• [Task to carry out] Repeat nothing but the lines below running from the one containing "flops,1,590" to the one containing "1.76 | 0 | 24.2 |". Keep both end lines.

(Stored data entries)
[Start of Attachment]

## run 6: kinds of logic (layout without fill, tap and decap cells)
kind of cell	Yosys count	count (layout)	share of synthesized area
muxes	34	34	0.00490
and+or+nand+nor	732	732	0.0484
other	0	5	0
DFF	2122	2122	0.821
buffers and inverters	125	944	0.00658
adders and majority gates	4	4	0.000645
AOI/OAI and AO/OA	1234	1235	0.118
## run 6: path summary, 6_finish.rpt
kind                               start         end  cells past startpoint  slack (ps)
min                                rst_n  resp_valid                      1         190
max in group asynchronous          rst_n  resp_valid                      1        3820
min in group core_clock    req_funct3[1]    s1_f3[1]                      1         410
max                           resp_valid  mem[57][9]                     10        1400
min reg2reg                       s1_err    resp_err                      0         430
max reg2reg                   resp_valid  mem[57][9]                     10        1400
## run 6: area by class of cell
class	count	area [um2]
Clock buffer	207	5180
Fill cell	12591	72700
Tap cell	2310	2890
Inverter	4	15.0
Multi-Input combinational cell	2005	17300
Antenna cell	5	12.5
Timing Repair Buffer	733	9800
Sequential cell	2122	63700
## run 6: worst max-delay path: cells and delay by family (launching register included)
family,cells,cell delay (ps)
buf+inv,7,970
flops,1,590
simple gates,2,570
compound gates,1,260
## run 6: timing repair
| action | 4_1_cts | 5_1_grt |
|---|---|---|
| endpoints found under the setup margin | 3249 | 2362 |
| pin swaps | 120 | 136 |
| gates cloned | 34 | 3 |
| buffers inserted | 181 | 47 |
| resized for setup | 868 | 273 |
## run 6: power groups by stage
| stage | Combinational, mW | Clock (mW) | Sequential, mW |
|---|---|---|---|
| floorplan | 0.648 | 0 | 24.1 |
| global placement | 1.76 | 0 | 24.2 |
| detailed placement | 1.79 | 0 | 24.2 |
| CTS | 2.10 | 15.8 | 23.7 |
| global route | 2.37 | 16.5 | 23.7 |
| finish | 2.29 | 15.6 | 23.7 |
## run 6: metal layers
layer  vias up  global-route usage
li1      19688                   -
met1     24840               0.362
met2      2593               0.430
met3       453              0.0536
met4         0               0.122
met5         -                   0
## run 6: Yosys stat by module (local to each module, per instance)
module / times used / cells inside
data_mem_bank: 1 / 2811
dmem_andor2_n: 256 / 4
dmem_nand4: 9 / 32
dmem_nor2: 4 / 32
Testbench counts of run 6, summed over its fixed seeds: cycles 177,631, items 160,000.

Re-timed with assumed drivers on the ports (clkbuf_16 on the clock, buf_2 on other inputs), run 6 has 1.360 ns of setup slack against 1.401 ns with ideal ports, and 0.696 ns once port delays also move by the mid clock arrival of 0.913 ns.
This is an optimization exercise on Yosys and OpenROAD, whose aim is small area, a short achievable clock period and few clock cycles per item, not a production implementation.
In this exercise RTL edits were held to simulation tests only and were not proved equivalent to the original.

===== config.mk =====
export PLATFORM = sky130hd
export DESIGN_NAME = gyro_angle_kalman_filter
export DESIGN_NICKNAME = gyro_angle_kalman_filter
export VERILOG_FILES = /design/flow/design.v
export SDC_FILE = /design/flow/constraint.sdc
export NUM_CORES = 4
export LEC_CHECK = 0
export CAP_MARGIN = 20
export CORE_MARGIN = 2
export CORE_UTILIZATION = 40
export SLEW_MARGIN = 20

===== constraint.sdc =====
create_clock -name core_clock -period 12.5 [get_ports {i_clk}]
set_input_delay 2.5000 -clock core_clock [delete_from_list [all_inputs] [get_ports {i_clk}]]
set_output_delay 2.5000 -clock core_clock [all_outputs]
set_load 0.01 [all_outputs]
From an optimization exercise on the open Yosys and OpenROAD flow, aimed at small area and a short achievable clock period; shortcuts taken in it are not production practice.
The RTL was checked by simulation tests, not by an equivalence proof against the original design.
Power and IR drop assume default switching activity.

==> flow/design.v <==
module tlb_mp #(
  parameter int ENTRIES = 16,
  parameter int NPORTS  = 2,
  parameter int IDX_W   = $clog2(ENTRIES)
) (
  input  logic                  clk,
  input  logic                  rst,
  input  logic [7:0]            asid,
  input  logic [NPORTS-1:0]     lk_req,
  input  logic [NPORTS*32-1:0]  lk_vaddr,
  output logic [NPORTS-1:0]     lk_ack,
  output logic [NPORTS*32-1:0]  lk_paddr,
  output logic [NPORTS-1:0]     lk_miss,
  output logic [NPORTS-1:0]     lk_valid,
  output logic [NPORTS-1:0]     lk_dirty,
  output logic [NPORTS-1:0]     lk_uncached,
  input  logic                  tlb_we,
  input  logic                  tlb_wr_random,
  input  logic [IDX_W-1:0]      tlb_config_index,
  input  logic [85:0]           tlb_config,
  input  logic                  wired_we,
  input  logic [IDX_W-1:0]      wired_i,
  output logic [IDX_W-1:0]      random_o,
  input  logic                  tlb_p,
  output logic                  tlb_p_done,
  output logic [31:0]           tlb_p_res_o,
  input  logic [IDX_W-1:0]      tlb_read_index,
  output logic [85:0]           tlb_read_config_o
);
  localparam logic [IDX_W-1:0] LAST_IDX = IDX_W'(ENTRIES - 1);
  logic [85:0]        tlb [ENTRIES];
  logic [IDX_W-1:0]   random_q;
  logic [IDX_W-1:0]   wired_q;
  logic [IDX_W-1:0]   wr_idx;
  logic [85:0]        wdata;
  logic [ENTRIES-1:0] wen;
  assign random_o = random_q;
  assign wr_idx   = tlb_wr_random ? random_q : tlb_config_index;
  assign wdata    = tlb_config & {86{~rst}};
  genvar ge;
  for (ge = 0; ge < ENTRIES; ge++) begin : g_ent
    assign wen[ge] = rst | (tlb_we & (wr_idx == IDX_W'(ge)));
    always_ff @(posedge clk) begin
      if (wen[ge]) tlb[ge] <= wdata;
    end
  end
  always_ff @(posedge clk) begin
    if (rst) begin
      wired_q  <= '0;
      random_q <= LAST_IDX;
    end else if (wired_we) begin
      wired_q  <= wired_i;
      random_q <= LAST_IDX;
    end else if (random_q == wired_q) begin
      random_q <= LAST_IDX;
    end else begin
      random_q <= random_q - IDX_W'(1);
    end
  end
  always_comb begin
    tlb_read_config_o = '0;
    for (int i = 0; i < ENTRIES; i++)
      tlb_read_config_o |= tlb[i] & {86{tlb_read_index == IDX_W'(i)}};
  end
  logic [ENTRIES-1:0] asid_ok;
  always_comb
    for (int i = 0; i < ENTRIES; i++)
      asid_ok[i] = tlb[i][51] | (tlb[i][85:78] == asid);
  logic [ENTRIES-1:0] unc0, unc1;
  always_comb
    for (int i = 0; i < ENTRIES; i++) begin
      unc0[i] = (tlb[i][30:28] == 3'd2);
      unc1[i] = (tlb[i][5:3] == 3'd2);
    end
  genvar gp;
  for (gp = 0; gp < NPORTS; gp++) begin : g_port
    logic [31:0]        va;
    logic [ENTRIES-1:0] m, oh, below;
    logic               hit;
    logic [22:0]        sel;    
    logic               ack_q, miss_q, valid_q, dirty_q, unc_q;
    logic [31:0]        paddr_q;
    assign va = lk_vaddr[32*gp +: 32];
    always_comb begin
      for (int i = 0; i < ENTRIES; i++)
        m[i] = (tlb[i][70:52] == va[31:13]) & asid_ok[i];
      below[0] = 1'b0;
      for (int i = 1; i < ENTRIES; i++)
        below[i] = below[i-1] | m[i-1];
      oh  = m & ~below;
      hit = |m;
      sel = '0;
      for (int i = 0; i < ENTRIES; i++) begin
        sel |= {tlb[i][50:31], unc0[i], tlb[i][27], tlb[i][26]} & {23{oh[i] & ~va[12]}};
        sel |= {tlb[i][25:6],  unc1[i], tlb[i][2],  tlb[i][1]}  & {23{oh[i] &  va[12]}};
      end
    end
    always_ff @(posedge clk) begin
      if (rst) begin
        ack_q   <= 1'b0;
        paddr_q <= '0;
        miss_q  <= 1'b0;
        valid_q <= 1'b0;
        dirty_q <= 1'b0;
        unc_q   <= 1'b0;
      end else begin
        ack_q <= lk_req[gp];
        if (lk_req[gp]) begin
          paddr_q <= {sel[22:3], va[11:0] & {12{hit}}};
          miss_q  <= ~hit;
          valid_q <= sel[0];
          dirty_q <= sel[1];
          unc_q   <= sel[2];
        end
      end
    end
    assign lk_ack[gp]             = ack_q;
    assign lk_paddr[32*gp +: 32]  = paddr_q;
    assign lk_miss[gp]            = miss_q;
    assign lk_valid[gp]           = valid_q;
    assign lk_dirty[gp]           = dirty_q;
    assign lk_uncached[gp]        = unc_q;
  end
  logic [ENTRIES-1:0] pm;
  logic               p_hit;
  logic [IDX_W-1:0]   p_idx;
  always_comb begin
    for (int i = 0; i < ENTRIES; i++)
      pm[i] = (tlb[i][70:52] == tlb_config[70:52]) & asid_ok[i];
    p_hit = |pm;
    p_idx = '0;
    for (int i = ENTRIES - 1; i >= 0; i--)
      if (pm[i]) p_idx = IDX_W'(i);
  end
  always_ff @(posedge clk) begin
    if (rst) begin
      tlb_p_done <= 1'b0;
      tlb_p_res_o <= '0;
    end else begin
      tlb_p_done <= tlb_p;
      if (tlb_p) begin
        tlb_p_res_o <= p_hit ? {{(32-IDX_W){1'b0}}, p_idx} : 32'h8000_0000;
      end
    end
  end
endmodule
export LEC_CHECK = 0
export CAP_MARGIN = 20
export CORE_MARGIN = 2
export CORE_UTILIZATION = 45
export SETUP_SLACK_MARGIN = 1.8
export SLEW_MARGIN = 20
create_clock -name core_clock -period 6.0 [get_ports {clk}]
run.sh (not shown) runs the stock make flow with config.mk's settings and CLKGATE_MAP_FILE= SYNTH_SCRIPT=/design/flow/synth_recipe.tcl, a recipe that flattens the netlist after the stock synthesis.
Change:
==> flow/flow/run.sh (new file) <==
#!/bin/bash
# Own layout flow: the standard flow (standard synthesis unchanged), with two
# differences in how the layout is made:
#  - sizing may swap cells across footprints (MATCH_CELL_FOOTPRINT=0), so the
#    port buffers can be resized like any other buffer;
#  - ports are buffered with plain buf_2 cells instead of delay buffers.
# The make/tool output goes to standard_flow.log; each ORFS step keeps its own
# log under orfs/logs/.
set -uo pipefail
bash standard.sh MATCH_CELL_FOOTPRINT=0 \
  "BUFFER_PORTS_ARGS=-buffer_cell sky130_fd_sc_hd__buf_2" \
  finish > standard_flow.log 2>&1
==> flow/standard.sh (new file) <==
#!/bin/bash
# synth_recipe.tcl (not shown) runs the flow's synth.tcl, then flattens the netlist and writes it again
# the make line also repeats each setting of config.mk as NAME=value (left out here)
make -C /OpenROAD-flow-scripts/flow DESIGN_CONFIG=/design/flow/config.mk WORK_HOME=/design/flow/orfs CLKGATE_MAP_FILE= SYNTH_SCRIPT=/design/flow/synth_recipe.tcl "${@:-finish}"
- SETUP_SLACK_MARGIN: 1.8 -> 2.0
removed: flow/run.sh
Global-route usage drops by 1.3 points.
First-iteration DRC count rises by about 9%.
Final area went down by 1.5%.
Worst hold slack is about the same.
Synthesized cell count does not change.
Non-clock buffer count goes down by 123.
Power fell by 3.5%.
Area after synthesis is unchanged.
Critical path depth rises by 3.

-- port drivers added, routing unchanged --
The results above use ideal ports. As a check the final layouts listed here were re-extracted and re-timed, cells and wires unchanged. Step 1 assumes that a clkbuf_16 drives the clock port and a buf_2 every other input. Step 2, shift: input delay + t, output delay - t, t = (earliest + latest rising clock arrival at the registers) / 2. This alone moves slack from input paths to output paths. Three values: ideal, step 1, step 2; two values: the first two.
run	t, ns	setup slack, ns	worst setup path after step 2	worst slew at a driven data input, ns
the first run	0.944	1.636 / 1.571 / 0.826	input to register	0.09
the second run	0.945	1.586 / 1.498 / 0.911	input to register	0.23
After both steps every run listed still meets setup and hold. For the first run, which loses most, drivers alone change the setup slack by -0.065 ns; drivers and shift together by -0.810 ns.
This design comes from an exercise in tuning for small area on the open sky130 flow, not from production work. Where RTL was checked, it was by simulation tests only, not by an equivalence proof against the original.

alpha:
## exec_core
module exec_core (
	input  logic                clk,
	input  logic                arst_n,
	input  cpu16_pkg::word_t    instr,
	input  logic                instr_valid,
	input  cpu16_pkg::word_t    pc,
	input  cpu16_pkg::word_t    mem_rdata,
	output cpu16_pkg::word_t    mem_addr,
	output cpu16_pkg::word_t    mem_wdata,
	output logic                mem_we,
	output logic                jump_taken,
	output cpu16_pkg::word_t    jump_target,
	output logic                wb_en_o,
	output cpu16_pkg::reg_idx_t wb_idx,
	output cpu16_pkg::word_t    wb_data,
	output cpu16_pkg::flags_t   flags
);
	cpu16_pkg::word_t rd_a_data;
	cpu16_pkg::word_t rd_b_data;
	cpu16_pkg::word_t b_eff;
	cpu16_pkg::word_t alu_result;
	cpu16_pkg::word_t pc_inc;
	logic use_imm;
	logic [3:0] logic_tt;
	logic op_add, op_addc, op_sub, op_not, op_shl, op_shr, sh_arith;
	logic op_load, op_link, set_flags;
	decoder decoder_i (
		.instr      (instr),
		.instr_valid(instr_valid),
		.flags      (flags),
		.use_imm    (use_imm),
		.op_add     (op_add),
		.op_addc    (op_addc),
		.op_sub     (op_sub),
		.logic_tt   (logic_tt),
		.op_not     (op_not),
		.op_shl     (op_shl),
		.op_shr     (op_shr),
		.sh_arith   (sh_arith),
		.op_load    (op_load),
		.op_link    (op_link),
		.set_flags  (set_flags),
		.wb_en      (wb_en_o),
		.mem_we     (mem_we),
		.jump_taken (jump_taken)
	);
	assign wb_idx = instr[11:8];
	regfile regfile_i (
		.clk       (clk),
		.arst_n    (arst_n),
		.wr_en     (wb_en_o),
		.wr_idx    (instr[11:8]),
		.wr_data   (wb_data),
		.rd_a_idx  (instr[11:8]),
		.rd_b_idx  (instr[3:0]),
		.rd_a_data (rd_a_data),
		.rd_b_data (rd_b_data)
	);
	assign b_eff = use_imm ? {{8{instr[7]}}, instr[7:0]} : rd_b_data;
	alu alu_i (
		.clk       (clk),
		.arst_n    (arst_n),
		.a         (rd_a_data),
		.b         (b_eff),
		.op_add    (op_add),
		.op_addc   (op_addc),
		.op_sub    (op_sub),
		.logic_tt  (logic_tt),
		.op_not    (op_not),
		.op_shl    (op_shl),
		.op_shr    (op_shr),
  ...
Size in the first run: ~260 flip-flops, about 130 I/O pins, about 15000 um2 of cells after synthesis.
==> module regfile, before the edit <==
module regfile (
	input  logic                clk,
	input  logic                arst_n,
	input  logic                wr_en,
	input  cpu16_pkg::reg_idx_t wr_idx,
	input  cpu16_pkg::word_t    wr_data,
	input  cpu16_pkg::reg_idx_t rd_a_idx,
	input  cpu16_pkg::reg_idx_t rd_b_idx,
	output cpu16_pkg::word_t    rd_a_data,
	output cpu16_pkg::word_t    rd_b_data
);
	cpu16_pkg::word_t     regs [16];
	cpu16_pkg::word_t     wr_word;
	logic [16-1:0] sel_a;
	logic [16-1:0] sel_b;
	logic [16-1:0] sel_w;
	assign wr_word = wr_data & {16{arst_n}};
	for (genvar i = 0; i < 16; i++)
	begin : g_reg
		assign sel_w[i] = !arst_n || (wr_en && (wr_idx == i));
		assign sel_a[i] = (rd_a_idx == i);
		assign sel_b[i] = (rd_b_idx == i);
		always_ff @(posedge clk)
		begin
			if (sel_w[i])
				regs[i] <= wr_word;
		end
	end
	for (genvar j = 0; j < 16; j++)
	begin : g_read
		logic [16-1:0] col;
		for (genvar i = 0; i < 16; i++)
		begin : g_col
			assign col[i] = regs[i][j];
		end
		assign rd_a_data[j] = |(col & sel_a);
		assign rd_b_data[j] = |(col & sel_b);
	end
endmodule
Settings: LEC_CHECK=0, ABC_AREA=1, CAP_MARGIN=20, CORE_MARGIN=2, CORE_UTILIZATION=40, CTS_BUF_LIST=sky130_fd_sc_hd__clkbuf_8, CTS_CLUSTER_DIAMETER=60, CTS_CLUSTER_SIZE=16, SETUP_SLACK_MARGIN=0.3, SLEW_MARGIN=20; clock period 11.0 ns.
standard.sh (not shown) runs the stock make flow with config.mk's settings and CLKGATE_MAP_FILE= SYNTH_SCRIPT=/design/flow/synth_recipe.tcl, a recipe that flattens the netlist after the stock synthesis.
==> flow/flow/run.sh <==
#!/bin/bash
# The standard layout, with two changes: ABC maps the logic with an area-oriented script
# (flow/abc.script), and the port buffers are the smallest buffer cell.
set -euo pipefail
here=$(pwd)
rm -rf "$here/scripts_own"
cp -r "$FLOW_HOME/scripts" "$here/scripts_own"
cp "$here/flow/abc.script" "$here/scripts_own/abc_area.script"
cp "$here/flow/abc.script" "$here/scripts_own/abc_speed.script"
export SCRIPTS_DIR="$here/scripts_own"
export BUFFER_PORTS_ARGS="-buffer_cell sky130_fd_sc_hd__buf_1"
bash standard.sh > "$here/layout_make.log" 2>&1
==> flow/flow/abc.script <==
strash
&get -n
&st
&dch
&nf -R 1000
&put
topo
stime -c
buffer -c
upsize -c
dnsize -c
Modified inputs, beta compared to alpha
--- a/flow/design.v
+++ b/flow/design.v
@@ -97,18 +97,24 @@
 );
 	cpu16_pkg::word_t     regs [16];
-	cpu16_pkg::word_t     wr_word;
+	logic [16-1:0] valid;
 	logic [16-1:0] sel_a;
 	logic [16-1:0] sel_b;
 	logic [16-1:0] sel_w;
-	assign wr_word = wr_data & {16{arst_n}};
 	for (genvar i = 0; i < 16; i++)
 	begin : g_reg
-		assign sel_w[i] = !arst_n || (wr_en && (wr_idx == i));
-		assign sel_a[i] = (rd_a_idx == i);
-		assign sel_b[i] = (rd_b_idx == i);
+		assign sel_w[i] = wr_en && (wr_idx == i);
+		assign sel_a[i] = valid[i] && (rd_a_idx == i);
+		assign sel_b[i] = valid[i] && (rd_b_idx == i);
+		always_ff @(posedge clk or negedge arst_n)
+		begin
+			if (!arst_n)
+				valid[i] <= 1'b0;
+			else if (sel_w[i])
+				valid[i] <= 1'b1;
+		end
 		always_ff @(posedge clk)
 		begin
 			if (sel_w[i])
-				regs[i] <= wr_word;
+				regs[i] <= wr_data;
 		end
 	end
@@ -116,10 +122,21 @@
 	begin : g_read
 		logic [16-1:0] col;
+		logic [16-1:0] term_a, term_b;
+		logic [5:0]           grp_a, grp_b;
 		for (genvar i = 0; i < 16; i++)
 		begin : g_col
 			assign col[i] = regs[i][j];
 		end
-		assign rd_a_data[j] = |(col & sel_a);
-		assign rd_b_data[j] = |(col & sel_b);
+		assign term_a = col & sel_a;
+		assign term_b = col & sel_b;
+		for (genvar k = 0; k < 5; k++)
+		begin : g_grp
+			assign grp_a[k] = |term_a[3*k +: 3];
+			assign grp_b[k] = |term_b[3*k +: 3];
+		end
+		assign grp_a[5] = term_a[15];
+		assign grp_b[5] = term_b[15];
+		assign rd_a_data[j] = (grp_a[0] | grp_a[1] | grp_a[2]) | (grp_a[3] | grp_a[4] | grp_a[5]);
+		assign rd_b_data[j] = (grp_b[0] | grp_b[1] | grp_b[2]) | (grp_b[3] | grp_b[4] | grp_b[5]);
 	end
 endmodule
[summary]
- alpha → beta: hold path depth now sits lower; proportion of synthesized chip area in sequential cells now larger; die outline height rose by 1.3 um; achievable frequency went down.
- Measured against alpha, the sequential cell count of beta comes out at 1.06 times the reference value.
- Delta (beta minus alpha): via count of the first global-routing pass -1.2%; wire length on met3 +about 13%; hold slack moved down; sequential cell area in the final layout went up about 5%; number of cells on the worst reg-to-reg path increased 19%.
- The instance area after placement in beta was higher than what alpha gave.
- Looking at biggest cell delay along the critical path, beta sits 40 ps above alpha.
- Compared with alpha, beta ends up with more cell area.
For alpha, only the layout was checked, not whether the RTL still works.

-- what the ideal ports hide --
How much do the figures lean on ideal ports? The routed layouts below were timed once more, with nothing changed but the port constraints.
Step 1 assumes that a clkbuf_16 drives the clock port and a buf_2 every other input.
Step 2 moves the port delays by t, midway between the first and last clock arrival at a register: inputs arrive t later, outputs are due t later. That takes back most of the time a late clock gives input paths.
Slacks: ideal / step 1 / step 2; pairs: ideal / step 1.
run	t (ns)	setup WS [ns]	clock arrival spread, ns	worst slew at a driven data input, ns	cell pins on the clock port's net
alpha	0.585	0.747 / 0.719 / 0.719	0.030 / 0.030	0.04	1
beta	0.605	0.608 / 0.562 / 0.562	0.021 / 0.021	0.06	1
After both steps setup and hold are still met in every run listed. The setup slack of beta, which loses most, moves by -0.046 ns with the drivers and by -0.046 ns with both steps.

[End of Attachment]

• [Result below]
flops,1,590
simple gates,2,570
compound gates,1,260
## run 6: timing repair
| action | 4_1_cts | 5_1_grt |
|---|---|---|
| endpoints found under the setup margin | 3249 | 2362 |
| pin swaps | 120 | 136 |
| gates cloned | 34 | 3 |
| buffers inserted | 181 | 47 |
| resized for setup | 868 | 273 |
## run 6: power groups by stage
| stage | Combinational, mW | Clock (mW) | Sequential, mW |
|---|---|---|---|
| floorplan | 0.648 | 0 | 24.1 |
| global placement | 1.76 | 0 | 24.2 |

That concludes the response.